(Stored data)
>>>

File: src/verilog/nibble_regs_pkg.sv
package nibble_regs_pkg;
  // ----------------------------------------------------------------
  // widths
  // ----------------------------------------------------------------
  localparam int NIB_W   = 4;
  localparam int WIDE_W  = 8;
  localparam int PAGE_W  = 3;
  localparam int SP_W    = 3;
  localparam int OFS_W   = 7;
  localparam int PC_W    = 14;
  localparam int DP_W    = 10;
  localparam int BIT_W   = 2;
  localparam int DEPTH   = 8;
  localparam int SAVE_W  = DP_W + 2 + 2 * NIB_W;

  // ----------------------------------------------------------------
  // reset and boundary values
  // ----------------------------------------------------------------
  localparam logic [SP_W-1:0]  SP_RESET  = 3'h7;
  localparam logic [SP_W-1:0]  SP_STEP   = 3'h1;
  localparam logic [OFS_W-1:0] OFS_LAST  = 7'h7F;
  localparam logic [OFS_W-1:0] OFS_FIRST = 7'h00;
  localparam logic [NIB_W-1:0] NIB_ZERO  = 4'h0;
  localparam logic [NIB_W-1:0] NIB_ONE   = 4'h1;

  // ----------------------------------------------------------------
  // operations issued by the sequencer
  // ----------------------------------------------------------------
  typedef enum logic [4:0] {
    OP_NOP, OP_STEP, OP_JUMP, OP_CALL, OP_SPECIAL_CALL, OP_RET,
    OP_IRQ_ENTRY, OP_IRQ_RET, OP_TABLE_LOOKUP, OP_BRANCH_ACC, OP_CALL_ACC,
    OP_ADD_CARRY, OP_ADD_IMM, OP_ADD_MEM, OP_AND_MEM, OP_OR_MEM, OP_CMP_MEM,
    OP_SET_BIT, OP_CLR_BIT, OP_TEST_BIT, OP_ROTATE_RIGHT, OP_CARRY_SET,
    OP_CARRY_CLEAR, OP_LOAD_ACC, OP_LOAD_AUX, OP_LOAD_PAGE, OP_AB_TO_WIDE,
    OP_WIDE_TO_AB, OP_ACC_TO_MEM, OP_SP_READ, OP_IRQ_ENABLE, OP_IRQ_DISABLE
  } op_t;
endpackage : nibble_regs_pkg

File: src/verilog/nibble_cpu_regs_stack.sv
`timescale 1ns/1ns
module nibble_cpu_regs_stack
  import nibble_regs_pkg::*;
(
  input  wire logic              core_clk_i,
  input  wire logic              resetn_i,
  input  wire op_t               op_i,
  input  wire logic [NIB_W-1:0]  imm_i,
  input  wire logic [NIB_W-1:0]  mem_i,
  input  wire logic [BIT_W-1:0]  bit_sel_i,
  input  wire logic [PC_W-1:0]   target_i,
  input  wire logic [DP_W-1:0]   data_pointer_i,
  input  wire logic              ram_backup_ret_i,
  output logic [NIB_W-1:0]       acc_o,
  output logic [NIB_W-1:0]       aux_o,
  output logic [WIDE_W-1:0]      wide_o,
  output logic [PAGE_W-1:0]      page_ptr_o,
  output logic                   carry_flag_o,
  output logic                   skip_flag_o,
  output logic [SP_W-1:0]        stack_level_ptr_o,
  output logic [PC_W-1:0]        pc_o,
  output logic                   global_irq_enable_o,
  output logic                   mem_we_o,
  output logic [NIB_W-1:0]       mem_wdata_o,
  output logic                   dp_restore_o,
  output logic [DP_W-1:0]        data_pointer_o
);

  // ----------------------------------------------------------------
  // helpers
  // ----------------------------------------------------------------
  function automatic logic [NIB_W-1:0] bit_mask(input logic [BIT_W-1:0] sel);
    bit_mask = NIB_ONE << sel;
  endfunction : bit_mask

  // offset wraps to 0 and carries into the page bits
  function automatic logic [PC_W-1:0] pc_next(input logic [PC_W-1:0] pc);
    pc_next = pc + PC_W'(1);
  endfunction : pc_next

  // ----------------------------------------------------------------
  // state
  // ----------------------------------------------------------------
  logic [NIB_W-1:0]  accumulator_nibble_q, accumulator_nibble_d;
  logic [NIB_W-1:0]  aux_nibble_reg_q, aux_nibble_reg_d;
  logic [WIDE_W-1:0] wide_byte_reg_q, wide_byte_reg_d;
  logic [PAGE_W-1:0] page_pointer_reg_q, page_pointer_reg_d;
  logic              carry_flag_q, carry_flag_d;
  logic              skip_flag_q, skip_flag_d;
  logic [SP_W-1:0]   stack_level_ptr_q, stack_level_ptr_d;
  logic [PC_W-1:0]   pc_q, pc_d;
  logic              global_irq_enable_q, global_irq_enable_d;
  logic              mem_we_q, mem_we_d;
  logic [NIB_W-1:0]  mem_wdata_q, mem_wdata_d;
  logic              dp_restore_q, dp_restore_d;
  logic [DP_W-1:0]   data_pointer_q, data_pointer_d;
  logic [SAVE_W-1:0] interrupt_save_stage_q, interrupt_save_stage_d;
  logic [PC_W-1:0]   return_stack_entry [DEPTH];
  logic              push;
  logic [NIB_W:0]    sum;
  logic [NIB_W-1:0]  addend;
  logic              carry_in;

  // ----------------------------------------------------------------
  // next-state logic
  // ----------------------------------------------------------------
  always_comb begin
    accumulator_nibble_d   = accumulator_nibble_q;
    aux_nibble_reg_d       = aux_nibble_reg_q;
    wide_byte_reg_d        = wide_byte_reg_q;
    page_pointer_reg_d     = page_pointer_reg_q;
    carry_flag_d           = carry_flag_q;
    skip_flag_d            = 1'b0;
    stack_level_ptr_d      = stack_level_ptr_q;
    pc_d                   = pc_q;
    global_irq_enable_d    = global_irq_enable_q;
    mem_we_d               = 1'b0;
    mem_wdata_d            = mem_wdata_q;
    dp_restore_d           = 1'b0;
    data_pointer_d         = data_pointer_q;
    interrupt_save_stage_d = interrupt_save_stage_q;
    push                   = 1'b0;
    addend                 = (op_i == OP_ADD_IMM) ? imm_i : mem_i;
    carry_in               = (op_i == OP_ADD_CARRY) ? carry_flag_q : 1'b0;
    sum = {1'b0, accumulator_nibble_q} + {1'b0, addend} + {4'h0, carry_in};
    case (op_i)
      OP_NOP:           skip_flag_d = skip_flag_q;
      OP_STEP:          pc_d = pc_next(pc_q);
      OP_JUMP:          pc_d = target_i;
      OP_CALL, OP_SPECIAL_CALL: begin
        push = 1'b1;
        pc_d = target_i;
      end
      // in-page address from page pointer and acc
      OP_TABLE_LOOKUP, OP_CALL_ACC: begin
        push = 1'b1;
        pc_d = {target_i[PC_W-1:OFS_W], page_pointer_reg_q, accumulator_nibble_q};
      end
      OP_BRANCH_ACC:
        pc_d = {target_i[PC_W-1:OFS_W], page_pointer_reg_q, accumulator_nibble_q};
      OP_RET: begin
        pc_d              = return_stack_entry[stack_level_ptr_q];
        stack_level_ptr_d = stack_level_ptr_q - SP_STEP;
      end
      OP_IRQ_ENTRY: begin
        push                   = 1'b1;
        pc_d                   = target_i;
        global_irq_enable_d    = 1'b0;
        interrupt_save_stage_d = {data_pointer_i, carry_flag_q, skip_flag_q,
                                  accumulator_nibble_q, aux_nibble_reg_q};
      end
      OP_IRQ_RET: begin
        pc_d              = return_stack_entry[stack_level_ptr_q];
        stack_level_ptr_d = stack_level_ptr_q - SP_STEP;
        {data_pointer_d, carry_flag_d, skip_flag_d, accumulator_nibble_d,
         aux_nibble_reg_d} = interrupt_save_stage_q;
        dp_restore_d      = 1'b1;
      end
      OP_ADD_CARRY:     {carry_flag_d, accumulator_nibble_d} = sum;
      OP_ADD_IMM, OP_ADD_MEM: accumulator_nibble_d = sum[NIB_W-1:0];
      OP_AND_MEM:       accumulator_nibble_d = accumulator_nibble_q & mem_i;
      OP_OR_MEM:        accumulator_nibble_d = accumulator_nibble_q | mem_i;
      OP_CMP_MEM:       skip_flag_d = (accumulator_nibble_q == mem_i);
      OP_SET_BIT: begin
        mem_we_d    = 1'b1;
        mem_wdata_d = mem_i | bit_mask(bit_sel_i);
      end
      OP_CLR_BIT: begin
        mem_we_d    = 1'b1;
        mem_wdata_d = mem_i & ~bit_mask(bit_sel_i);
      end
      OP_TEST_BIT:      skip_flag_d = |(mem_i & bit_mask(bit_sel_i));
      OP_ROTATE_RIGHT: begin
        carry_flag_d         = accumulator_nibble_q[0];
        accumulator_nibble_d = {carry_flag_q, accumulator_nibble_q[NIB_W-1:1]};
      end
      OP_CARRY_SET:     carry_flag_d = 1'b1;
      OP_CARRY_CLEAR:   carry_flag_d = 1'b0;
      OP_LOAD_ACC:      accumulator_nibble_d = imm_i;
      OP_LOAD_AUX:      aux_nibble_reg_d = accumulator_nibble_q;
      OP_LOAD_PAGE:     page_pointer_reg_d = imm_i[PAGE_W-1:0];
      OP_AB_TO_WIDE:    wide_byte_reg_d = {aux_nibble_reg_q, accumulator_nibble_q};
      OP_WIDE_TO_AB:    {aux_nibble_reg_d, accumulator_nibble_d} = wide_byte_reg_q;
      OP_ACC_TO_MEM: begin
        mem_we_d    = 1'b1;
        mem_wdata_d = accumulator_nibble_q;
      end
      OP_SP_READ:       accumulator_nibble_d = {1'b0, stack_level_ptr_q};
      OP_IRQ_ENABLE:    global_irq_enable_d = 1'b1;
      OP_IRQ_DISABLE:   global_irq_enable_d = 1'b0;
      default:          skip_flag_d = skip_flag_q;
    endcase
    if (push) begin
      stack_level_ptr_d = stack_level_ptr_q + SP_STEP;
    end
    // back-up return wins over any push or pop
    if (ram_backup_ret_i) begin
      stack_level_ptr_d = SP_RESET;
    end
  end

  // ----------------------------------------------------------------
  // registers
  // ----------------------------------------------------------------
  // wide byte and page pointer still cleared: x-free sim beats area
  always_ff @(posedge core_clk_i) begin
    if (!resetn_i) begin
      accumulator_nibble_q   <= NIB_ZERO;
      aux_nibble_reg_q       <= NIB_ZERO;
      wide_byte_reg_q        <= '0;
      page_pointer_reg_q     <= '0;
      carry_flag_q           <= 1'b0;
      skip_flag_q            <= 1'b0;
      stack_level_ptr_q      <= SP_RESET;
      pc_q                   <= '0;
      global_irq_enable_q    <= 1'b0;
      mem_we_q               <= 1'b0;
      mem_wdata_q            <= NIB_ZERO;
      dp_restore_q           <= 1'b0;
      data_pointer_q         <= '0;
      interrupt_save_stage_q <= '0;
    end else begin
      accumulator_nibble_q   <= accumulator_nibble_d;
      aux_nibble_reg_q       <= aux_nibble_reg_d;
      wide_byte_reg_q        <= wide_byte_reg_d;
      page_pointer_reg_q     <= page_pointer_reg_d;
      carry_flag_q           <= carry_flag_d;
      skip_flag_q            <= skip_flag_d;
      stack_level_ptr_q      <= stack_level_ptr_d;
      pc_q                   <= pc_d;
      global_irq_enable_q    <= global_irq_enable_d;
      mem_we_q               <= mem_we_d;
      mem_wdata_q            <= mem_wdata_d;
      dp_restore_q           <= dp_restore_d;
      data_pointer_q         <= data_pointer_d;
      interrupt_save_stage_q <= interrupt_save_stage_d;
    end
  end

  // eight entries, written at the advanced pointer
  always_ff @(posedge core_clk_i) begin
    if (push && resetn_i) begin
      return_stack_entry[stack_level_ptr_q + SP_STEP] <= pc_q;
    end
  end

  assign acc_o               = accumulator_nibble_q;
  assign aux_o               = aux_nibble_reg_q;
  assign wide_o              = wide_byte_reg_q;
  assign page_ptr_o          = page_pointer_reg_q;
  assign carry_flag_o        = carry_flag_q;
  assign skip_flag_o         = skip_flag_q;
  assign stack_level_ptr_o   = stack_level_ptr_q;
  assign pc_o                = pc_q;
  assign global_irq_enable_o = global_irq_enable_q;
  assign mem_we_o            = mem_we_q;
  assign mem_wdata_o         = mem_wdata_q;
  assign dp_restore_o        = dp_restore_q;
  assign data_pointer_o      = data_pointer_q;
endmodule : nibble_cpu_regs_stack

File: config.mk
export PLATFORM = sky130hd
export DESIGN_NAME = nibble_cpu_regs_stack
export DESIGN_NICKNAME = d
export VERILOG_FILES = /design/src/verilog/nibble_regs_pkg.sv /design/src/verilog/nibble_cpu_regs_stack.sv
export SDC_FILE = /design/constraint.sdc
export NUM_CORES = 1
export LEC_CHECK = 0
export BUFFER_PORTS_ARGS = -buffer_cell sky130_fd_sc_hd__buf_2
export CAP_MARGIN = 20
export CORE_MARGIN = 2
export CORE_UTILIZATION = 57
export DETAILED_ROUTE_END_ITERATION = 7
export PLACE_DENSITY_LB_ADDON = 0.15
export SLEW_MARGIN = 20
export SYNTH_ARGS = -nofsm -noshare
export SYNTH_HDL_FRONTEND = slang
export SYNTH_SLANG_ARGS = --single-unit
export TNS_END_PERCENT = 5
File: constraint.sdc
create_clock -name core_clk_i -period 7 [get_ports core_clk_i]
set_input_delay 1.75 -clock core_clk_i [delete_from_list [all_inputs] [get_ports core_clk_i]]
set_output_delay 1.75 -clock core_clk_i [all_outputs]
set_load 0.005 [all_outputs]
==> impl_metrics.xml <==
<?xml version="1.0" encoding="UTF-8"?>
<metrics>
  <group name="run_status">
    <metric name="outcome" unit="">complete, no violations</metric>
  </group>
  <group name="yosys">
    <metric name="ys.warnings.count" unit="">0</metric>
    <metric name="synth-seq-cells" unit="">190</metric>
    <metric name="synthesized_area_fraction_occupied_by_and_or_nand_nor_cells" unit="">0.135</metric>
    <metric name="synth_fa_ha_area_frac" unit="">0.0244</metric>
    <metric name="synth-xor-area-share" unit="">0.0149</metric>
    <metric name="synth_top_family_by_area" unit="">compound AO/OA/AOI/OAI gates</metric>
    <metric name="synth.net_count" unit="">831</metric>
    <metric name="synth_sequential_area_ratio" unit="">0.558</metric>
    <metric name="post_synth_mux_area_share" unit="">0.0952</metric>
    <metric name="most_used_dff_post_synth" unit="">sky130_fd_sc_hd__edfxtp_1</metric>
    <metric name="synth-edff-count" unit="">112</metric>
    <metric name="post_synth_inst_count" unit="">773</metric>
    <metric name="yosys.cell_types.count" unit="">73</metric>
    <metric name="area_of_the_mapped_netlist" unit="µm²">8820</metric>
    <metric name="share_of_the_synthesized_area_in_compound_gates_ao_oa_aoi_oai" unit="">0.136</metric>
    <metric name="syn_area_per_cell" unit="µm²">11.4</metric>
    <metric name="fraction_of_synthesis_flops_using_an_asynchronous_set_or_reset_pin" unit="">0</metric>
  </group>
  <group name="setup_path">
    <metric name="worst_setup_slack_for_register_to_register_paths" unit="ns">4.65</metric>
    <metric name="critical_path_required" unit="ns">7.32</metric>
    <metric name="r2r_cells" unit="">5</metric>
    <metric name="type_of_destination_of_the_critical_path" unit="">flop</metric>
    <metric name="critical_path.startpoint_type" unit="">primary input</metric>
    <metric name="regToRegEndpoint" unit="">pc_o[8]$_SDFFE_PN0P_</metric>
    <metric name="crit_arrival" unit="ns">4.82</metric>
    <metric name="critical_path_class" unit="">in -&gt; reg</metric>
    <metric name="critical-path-max-stage-delay" unit="ns">0.48</metric>
    <metric name="critical_path.max_fanout" unit="">35</metric>
    <metric name="critical_path.slowest_cell" unit="">sky130_fd_sc_hd__nor2_1</metric>
    <metric name="crit_path_cell_trace" unit="">buf_2 -&gt; nor2_1 -&gt; nand3_1 -&gt; nor2_1 -&gt; o21ai_0 -&gt; fa_1 -&gt; fa_1 -&gt; xor2_1 -&gt; nand2_1 -&gt; nand4_1 -&gt; o31a_1</metric>
    <metric name="timing.critical_path.max_delay_family" unit="">simple AND/OR/NAND/NOR gates</metric>
    <metric name="worstPathBufferInverterCount" unit="">1</metric>
  </group>
  <group name="grt">
    <metric name="antenna_violations_before_repair" unit="">1</metric>
    <metric name="number_of_global_route_vias_before_repair" unit="">6348</metric>
    <metric name="grt_first_pass_wirelength" unit="µm">34700</metric>
    <metric name="global_route.overflow_total" unit="">0</metric>
    <metric name="grt_usage" unit="">0.278</metric>
    <metric name="pin_count_of_the_biggest_net_entering_global_routing" unit="">55</metric>
  </group>
  <group name="die">
    <metric name="coreArea" unit="µm²">15100</metric>
    <metric name="num_ports" unit="">97</metric>
    <metric name="die_area" unit="µm²">16500</metric>
    <metric name="fp.dieW" unit="µm">128</metric>
    <metric name="dieHeight" unit="µm">128</metric>
    <metric name="initial_core_util" unit="">0.582</metric>
    <metric name="rows" unit="">45</metric>
  </group>
  <group name="detailed_routing">
    <metric name="vias" unit="">6532</metric>
    <metric name="routed_wire_length_per_instance" unit="µm">20.9</metric>
    <metric name="topRoutingLayerUsed" unit="">met4</metric>
    <metric name="met3_length" unit="µm">1200</metric>
    <metric name="routed-wl-met2" unit="µm">11000</metric>
    <metric name="drc" unit="">0</metric>
    <metric name="route.layer.met1.wl" unit="µm">9200</metric>
    <metric name="number_of_detailed_routing_iterations_run_before_antenna_repair" unit="">8</metric>
    <metric name="drt-vias-per-instance" unit="">6.22</metric>
    <metric name="number_of_routed_nets_with_antenna_violations" unit="">0</metric>
    <metric name="totalWireLength" unit="µm">22000</metric>
    <metric name="dr.first_iter.drc_count" unit="">628</metric>
  </group>
  <group name="sta">
    <metric name="final.period_utilization" unit="">0.642</metric>
    <metric name="fin_worst_hold_slack" unit="ns">0.451</metric>
    <metric name="finalHoldViolCount" unit="">0</metric>
    <metric name="timing.max_slew.rel_slack" unit="">0.314</metric>
    <metric name="final.setup.tns" unit="ns">0</metric>
    <metric name="skew_final" unit="ns">0.00722</metric>
    <metric name="post-route-min-period" unit="ns">4.50</metric>
    <metric name="slew_violations" unit="">0</metric>
    <metric name="setup_viol" unit="">0</metric>
    <metric name="timing_worst_slew_pin_value" unit="ns">1.02</metric>
    <metric name="maxClockFrequency" unit="MHz">222</metric>
    <metric name="rsz0062_at_grt" unit="">no</metric>
  </group>
  <group name="cells_and_area">
    <metric name="drive_gt1_frac" unit="">0.212</metric>
    <metric name="final_net_count" unit="">907</metric>
    <metric name="most_frequent_standard_cell_in_the_layout_excluding_fill_and_tap_cells" unit="">sky130_fd_sc_hd__nand2_1</metric>
    <metric name="synthToLayoutAreaGrowth" unit="%">12.8</metric>
    <metric name="mostFrequentLayoutCells" unit="">113 x sky130_fd_sc_hd__nand2_1, 112 x sky130_fd_sc_hd__edfxtp_1, 96 x sky130_fd_sc_hd__buf_2, 78 x sky130_fd_sc_hd__dfxtp_1, 62 x sky130_fd_sc_hd__a21oi_1</metric>
    <metric name="fillers" unit="">1184</metric>
  </group>
  <group name="power">
    <metric name="p_per_area" unit="nW/µm²">236</metric>
    <metric name="vdd.ir_drop.worst" unit="mV">0.173</metric>
    <metric name="p_leak" unit="nW">3.73</metric>
  </group>
  <group name="flow_run">
    <metric name="drv.max_cap_violation_count" unit="">0</metric>
  </group>
  <group name="clock_tree">
    <metric name="cts_buffers" unit="">17</metric>
    <metric name="insertion_delay_to_the_later_sink_of_the_worst_skew_pair" unit="ns">0.43</metric>
    <metric name="count_of_cells_resized_by_post_cts_repair" unit="">0</metric>
    <metric name="cts-hold-fix-buffers" unit="">0</metric>
    <metric name="cts_num_sinks" unit="">190</metric>
    <metric name="clock_tree.htree_level_count" unit="">4</metric>
    <metric name="root_buffer" unit="">sky130_fd_sc_hd__clkbuf_16</metric>
    <metric name="cts_tree" unit="">built</metric>
    <metric name="cts_post_setup_buffers_inserted" unit="">0</metric>
    <metric name="clkTransAtPathRegs" unit="ns">0.07</metric>
    <metric name="cts_max_path_buffers" unit="">2</metric>
  </group>
  <group name="min_path">
    <metric name="worst_hold_path_type" unit="">reg -&gt; reg</metric>
    <metric name="hold-path-endpoint" unit="">data_pointer_o[9]$_SDFFE_PN0P_</metric>
    <metric name="min_delay_path_depth" unit="">2</metric>
    <metric name="min_from" unit="">interrupt_save_stage_q[19]$_SDFFE_PN0P_</metric>
  </group>
  <group name="place">
    <metric name="detailedPlacementHpwl" unit="µm">15000</metric>
    <metric name="placement.io_buffers" unit="">96</metric>
    <metric name="place_congestion" unit="">0.911</metric>
  </group>
</metrics>
per-layer routing:
metal  vias up  global-route usage
met2       243               0.462
met5         -                   0
li1       3035                   -
met4         0               0.113
met3        41              0.0482
met1      3213               0.364
tightest hold or removal path, cell delays in order (launching register included):
cell and delay, ns:
sky130_fd_sc_hd__dfxtp_1 0.31, sky130_fd_sc_hd__nand2_1 0.05, sky130_fd_sc_hd__a21oi_1 0.05
final cells by class:
class	instances	area [µm²]	area share
Tap cell	188	235	0.0236
Timing Repair Buffer	106	556	0.0558
Sequential cell	190	4920	0.495
Multi-Input combinational cell	520	3620	0.364
Antenna cell	1	2.50	0.000251
Inverter	14	52.6	0.00528
Clock inverter	11	81.3	0.00817
Clock buffer	21	482	0.0484
per-stage QoR:
step                      total power [mW]   util  cells  area [µm²]  setup slack [ns]
after floorplan                       1.38      -    773        8820              2.71
after global placement                1.45  0.619   1018        9380              2.22
after detailed placement              1.46  0.620   1018        9390              2.11
after CTS                             2.35  0.657   1050        9950              2.56
after global routing                  2.42  0.657   1051        9950              2.28
final                                 2.34  0.657   1051        9950              2.50
how the worst max path moves through the flow:
stage	start	to	slack, ns	cells after the start
after floorplan	op_i[0]	acc_o[2]$_SDFFE_PN0P_	2.71	11
after global routing	op_i[0]	acc_o[2]$_SDFFE_PN0P_	2.28	11
after CTS	op_i[0]	acc_o[2]$_SDFFE_PN0P_	2.56	11
after detailed placement	op_i[0]	acc_o[2]$_SDFFE_PN0P_	2.11	11
final	op_i[0]	acc_o[2]$_SDFFE_PN0P_	2.50	11
after global placement	op_i[0]	acc_o[2]$_SDFFE_PN0P_	2.22	11
registers in the layout, summed over array words and instances, names as in the netlist, named ones only:
register,count
skip_flag_o,1
page_ptr_o,3
dp_restore_o,1
data_pointer_o,10
interrupt_save_stage_q,20
wide_o,8
mem_we_o,1
acc_o,4
carry_flag_o,1
global_irq_enable_o,1
pc_o,14
aux_o,4
mem_wdata_o,4
return_stack_entry,112
stack_level_ptr_o,3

<<<

WHAT IS NEEDED: Please give the number of lines in the data above that hold "endfunction", and write nothing else.

REPLY: 2